• **Directions for this task**
Output the entries below exactly, from the first line to the line holding "Size: roughly 1100 flip-flops.", both included.

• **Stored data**
[Start of section]

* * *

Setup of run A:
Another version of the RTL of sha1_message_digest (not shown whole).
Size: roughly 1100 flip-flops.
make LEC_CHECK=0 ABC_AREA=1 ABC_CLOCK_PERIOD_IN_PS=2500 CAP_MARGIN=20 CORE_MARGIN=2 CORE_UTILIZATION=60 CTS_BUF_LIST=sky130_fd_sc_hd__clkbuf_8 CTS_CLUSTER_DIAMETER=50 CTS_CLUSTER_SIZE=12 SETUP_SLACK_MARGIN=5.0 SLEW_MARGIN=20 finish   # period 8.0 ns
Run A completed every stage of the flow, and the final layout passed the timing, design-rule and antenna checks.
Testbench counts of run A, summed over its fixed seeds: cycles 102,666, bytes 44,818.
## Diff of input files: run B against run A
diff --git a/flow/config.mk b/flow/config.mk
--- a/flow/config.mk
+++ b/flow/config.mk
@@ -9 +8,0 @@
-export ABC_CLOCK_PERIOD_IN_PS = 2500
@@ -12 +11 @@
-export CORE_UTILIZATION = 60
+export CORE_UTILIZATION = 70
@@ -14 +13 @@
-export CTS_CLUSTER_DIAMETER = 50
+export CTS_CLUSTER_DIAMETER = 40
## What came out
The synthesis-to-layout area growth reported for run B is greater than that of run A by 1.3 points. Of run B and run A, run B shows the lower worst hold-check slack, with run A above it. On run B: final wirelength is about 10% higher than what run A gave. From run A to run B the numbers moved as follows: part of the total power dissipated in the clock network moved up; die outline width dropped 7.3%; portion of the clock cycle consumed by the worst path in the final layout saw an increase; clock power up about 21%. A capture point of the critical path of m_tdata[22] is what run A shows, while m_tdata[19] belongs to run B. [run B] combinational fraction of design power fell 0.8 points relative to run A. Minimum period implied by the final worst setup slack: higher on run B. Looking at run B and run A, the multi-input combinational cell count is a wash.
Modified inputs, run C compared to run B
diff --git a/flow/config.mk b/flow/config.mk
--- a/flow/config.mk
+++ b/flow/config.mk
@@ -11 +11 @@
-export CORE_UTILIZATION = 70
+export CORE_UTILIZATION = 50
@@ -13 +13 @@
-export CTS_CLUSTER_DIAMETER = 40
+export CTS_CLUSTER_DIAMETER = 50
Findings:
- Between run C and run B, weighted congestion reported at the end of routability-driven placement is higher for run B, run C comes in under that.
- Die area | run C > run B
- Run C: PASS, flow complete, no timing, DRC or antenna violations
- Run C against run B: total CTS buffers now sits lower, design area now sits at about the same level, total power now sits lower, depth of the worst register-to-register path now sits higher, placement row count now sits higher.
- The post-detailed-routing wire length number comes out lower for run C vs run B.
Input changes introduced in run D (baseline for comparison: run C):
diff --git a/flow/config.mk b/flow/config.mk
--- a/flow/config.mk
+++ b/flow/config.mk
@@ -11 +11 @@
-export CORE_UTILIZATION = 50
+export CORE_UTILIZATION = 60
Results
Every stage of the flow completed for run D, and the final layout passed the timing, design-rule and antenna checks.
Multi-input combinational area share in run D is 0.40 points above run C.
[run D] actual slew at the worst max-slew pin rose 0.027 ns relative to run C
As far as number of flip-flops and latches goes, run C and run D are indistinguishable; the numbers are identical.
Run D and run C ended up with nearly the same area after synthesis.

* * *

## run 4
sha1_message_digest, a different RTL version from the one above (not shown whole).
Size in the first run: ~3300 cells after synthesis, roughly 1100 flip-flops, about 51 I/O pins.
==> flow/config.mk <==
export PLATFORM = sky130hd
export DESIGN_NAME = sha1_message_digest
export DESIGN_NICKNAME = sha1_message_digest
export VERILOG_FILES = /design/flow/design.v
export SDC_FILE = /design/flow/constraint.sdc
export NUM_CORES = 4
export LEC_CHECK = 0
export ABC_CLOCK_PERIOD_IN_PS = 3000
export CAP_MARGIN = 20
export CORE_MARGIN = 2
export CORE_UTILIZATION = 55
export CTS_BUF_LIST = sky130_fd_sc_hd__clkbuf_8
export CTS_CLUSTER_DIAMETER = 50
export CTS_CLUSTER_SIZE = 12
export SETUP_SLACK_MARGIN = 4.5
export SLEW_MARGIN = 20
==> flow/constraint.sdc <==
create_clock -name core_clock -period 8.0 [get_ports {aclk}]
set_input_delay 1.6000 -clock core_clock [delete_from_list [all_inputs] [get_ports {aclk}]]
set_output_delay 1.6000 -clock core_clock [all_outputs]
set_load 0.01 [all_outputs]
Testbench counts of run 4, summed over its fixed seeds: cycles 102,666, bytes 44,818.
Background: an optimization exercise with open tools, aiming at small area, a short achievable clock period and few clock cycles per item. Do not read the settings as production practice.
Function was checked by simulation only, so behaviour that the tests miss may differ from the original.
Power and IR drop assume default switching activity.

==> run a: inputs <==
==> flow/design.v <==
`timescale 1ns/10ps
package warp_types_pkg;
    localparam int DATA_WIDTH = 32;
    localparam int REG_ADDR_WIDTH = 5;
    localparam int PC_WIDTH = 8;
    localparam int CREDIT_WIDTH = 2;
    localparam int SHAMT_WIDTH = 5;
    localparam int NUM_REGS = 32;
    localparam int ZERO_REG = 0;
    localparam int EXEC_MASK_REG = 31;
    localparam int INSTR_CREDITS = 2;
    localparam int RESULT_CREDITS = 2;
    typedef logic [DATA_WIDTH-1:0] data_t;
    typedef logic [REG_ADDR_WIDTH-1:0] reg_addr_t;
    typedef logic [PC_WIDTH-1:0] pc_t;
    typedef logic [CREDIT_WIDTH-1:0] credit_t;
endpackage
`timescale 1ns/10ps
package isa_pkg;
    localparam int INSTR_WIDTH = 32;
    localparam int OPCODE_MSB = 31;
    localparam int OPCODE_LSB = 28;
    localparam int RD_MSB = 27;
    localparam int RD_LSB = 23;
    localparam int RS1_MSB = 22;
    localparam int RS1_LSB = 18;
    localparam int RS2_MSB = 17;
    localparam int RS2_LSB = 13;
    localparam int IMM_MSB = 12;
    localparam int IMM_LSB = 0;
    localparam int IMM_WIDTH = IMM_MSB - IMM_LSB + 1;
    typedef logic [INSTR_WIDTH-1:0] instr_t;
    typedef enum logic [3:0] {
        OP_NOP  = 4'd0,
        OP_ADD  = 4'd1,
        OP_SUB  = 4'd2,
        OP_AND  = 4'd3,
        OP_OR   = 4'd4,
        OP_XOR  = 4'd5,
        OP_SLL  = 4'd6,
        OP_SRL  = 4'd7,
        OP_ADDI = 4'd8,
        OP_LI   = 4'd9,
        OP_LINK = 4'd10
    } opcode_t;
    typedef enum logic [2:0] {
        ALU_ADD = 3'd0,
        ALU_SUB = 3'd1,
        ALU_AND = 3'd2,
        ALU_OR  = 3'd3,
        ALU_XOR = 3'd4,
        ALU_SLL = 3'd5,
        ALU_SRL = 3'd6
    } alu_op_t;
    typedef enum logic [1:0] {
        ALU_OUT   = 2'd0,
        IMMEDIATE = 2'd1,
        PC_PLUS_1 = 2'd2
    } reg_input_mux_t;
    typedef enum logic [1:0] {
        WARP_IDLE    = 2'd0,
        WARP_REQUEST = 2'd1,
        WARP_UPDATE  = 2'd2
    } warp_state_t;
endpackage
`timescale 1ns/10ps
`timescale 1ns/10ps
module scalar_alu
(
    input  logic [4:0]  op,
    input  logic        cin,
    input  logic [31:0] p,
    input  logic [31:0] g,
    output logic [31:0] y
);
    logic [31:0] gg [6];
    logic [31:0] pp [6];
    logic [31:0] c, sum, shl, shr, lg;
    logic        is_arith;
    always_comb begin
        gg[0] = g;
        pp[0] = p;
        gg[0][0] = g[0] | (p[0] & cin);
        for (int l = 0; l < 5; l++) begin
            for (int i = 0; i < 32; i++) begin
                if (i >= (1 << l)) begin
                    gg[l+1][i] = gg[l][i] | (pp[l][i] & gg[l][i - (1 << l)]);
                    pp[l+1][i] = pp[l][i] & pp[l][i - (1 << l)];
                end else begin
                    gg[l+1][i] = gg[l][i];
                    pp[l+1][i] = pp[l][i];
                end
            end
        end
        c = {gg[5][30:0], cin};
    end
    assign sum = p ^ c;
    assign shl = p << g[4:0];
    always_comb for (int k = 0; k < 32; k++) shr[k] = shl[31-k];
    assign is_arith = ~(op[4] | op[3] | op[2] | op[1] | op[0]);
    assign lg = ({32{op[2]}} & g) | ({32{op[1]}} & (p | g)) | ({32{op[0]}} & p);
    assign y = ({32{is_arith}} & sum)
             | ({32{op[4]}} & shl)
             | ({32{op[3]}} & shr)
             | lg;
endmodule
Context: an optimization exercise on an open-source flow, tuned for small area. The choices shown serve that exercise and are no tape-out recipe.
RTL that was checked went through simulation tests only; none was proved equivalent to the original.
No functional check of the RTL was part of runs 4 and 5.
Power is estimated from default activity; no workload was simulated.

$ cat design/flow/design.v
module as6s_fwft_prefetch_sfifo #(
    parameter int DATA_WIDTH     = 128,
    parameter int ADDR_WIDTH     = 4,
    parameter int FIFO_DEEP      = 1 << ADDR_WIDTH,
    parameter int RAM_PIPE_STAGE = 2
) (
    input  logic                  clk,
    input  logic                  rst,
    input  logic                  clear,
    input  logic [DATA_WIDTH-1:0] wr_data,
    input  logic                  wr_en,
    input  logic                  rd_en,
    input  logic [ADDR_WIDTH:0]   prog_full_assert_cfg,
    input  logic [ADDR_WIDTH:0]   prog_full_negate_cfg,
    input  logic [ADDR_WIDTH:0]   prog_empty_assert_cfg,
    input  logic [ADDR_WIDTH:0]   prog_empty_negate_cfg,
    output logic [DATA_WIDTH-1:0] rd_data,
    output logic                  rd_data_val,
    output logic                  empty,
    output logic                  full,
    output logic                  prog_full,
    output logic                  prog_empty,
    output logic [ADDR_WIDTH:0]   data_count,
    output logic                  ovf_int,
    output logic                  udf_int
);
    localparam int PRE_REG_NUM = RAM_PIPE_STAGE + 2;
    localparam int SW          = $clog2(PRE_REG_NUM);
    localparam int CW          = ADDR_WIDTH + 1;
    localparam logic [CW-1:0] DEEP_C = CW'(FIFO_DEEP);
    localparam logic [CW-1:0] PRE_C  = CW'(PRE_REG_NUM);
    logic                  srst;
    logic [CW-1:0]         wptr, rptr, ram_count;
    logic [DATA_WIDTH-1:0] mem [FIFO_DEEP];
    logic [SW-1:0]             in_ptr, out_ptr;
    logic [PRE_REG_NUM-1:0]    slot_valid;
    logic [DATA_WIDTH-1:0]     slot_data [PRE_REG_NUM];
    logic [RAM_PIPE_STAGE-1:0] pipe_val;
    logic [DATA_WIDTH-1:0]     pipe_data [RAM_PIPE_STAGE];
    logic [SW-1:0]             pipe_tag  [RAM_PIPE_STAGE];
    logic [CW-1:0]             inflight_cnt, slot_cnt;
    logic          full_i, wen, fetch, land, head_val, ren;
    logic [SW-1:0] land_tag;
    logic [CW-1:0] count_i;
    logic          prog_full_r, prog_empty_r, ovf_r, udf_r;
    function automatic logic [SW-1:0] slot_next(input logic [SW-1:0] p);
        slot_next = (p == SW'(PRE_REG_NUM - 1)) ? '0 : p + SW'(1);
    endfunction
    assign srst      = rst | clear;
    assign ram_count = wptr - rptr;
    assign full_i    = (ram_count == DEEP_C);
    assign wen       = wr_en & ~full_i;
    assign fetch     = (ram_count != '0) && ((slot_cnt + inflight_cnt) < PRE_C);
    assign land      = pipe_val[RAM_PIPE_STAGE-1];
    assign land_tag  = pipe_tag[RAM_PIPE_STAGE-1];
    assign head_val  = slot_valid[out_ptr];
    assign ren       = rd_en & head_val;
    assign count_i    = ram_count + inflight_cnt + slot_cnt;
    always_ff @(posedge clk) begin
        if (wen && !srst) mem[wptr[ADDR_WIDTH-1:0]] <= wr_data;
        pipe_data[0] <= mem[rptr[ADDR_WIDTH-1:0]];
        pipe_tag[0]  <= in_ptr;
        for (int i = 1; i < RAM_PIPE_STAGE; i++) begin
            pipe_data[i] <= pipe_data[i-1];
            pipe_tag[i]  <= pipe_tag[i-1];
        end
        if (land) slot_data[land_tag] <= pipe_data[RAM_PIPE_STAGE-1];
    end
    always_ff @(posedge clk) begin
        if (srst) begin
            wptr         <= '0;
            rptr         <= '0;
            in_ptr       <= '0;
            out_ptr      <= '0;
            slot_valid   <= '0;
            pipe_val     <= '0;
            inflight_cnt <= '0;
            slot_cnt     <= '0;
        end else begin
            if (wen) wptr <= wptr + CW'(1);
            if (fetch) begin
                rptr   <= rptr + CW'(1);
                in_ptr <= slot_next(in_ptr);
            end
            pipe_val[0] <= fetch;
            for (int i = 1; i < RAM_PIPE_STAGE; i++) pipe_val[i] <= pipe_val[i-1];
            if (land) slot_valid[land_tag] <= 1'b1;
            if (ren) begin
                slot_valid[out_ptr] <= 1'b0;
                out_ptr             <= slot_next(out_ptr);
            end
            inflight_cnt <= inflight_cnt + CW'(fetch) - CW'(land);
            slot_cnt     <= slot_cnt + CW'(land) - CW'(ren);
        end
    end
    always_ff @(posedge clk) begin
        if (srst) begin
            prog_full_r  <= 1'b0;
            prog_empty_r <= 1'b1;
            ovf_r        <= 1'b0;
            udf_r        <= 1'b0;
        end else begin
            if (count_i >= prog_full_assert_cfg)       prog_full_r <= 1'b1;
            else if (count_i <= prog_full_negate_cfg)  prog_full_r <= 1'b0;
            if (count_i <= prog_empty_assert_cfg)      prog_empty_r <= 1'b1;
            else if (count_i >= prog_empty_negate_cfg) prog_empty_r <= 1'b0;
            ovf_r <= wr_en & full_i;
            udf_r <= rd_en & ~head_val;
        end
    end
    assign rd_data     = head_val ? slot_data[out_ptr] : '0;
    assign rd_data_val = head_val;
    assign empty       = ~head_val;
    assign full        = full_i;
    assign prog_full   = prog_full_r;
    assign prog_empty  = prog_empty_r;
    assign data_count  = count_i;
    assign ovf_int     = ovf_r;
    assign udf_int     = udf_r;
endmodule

[End of section]

• **Response to the task**
* * *

Setup of run A:
Another version of the RTL of sha1_message_digest (not shown whole).
Size: roughly 1100 flip-flops.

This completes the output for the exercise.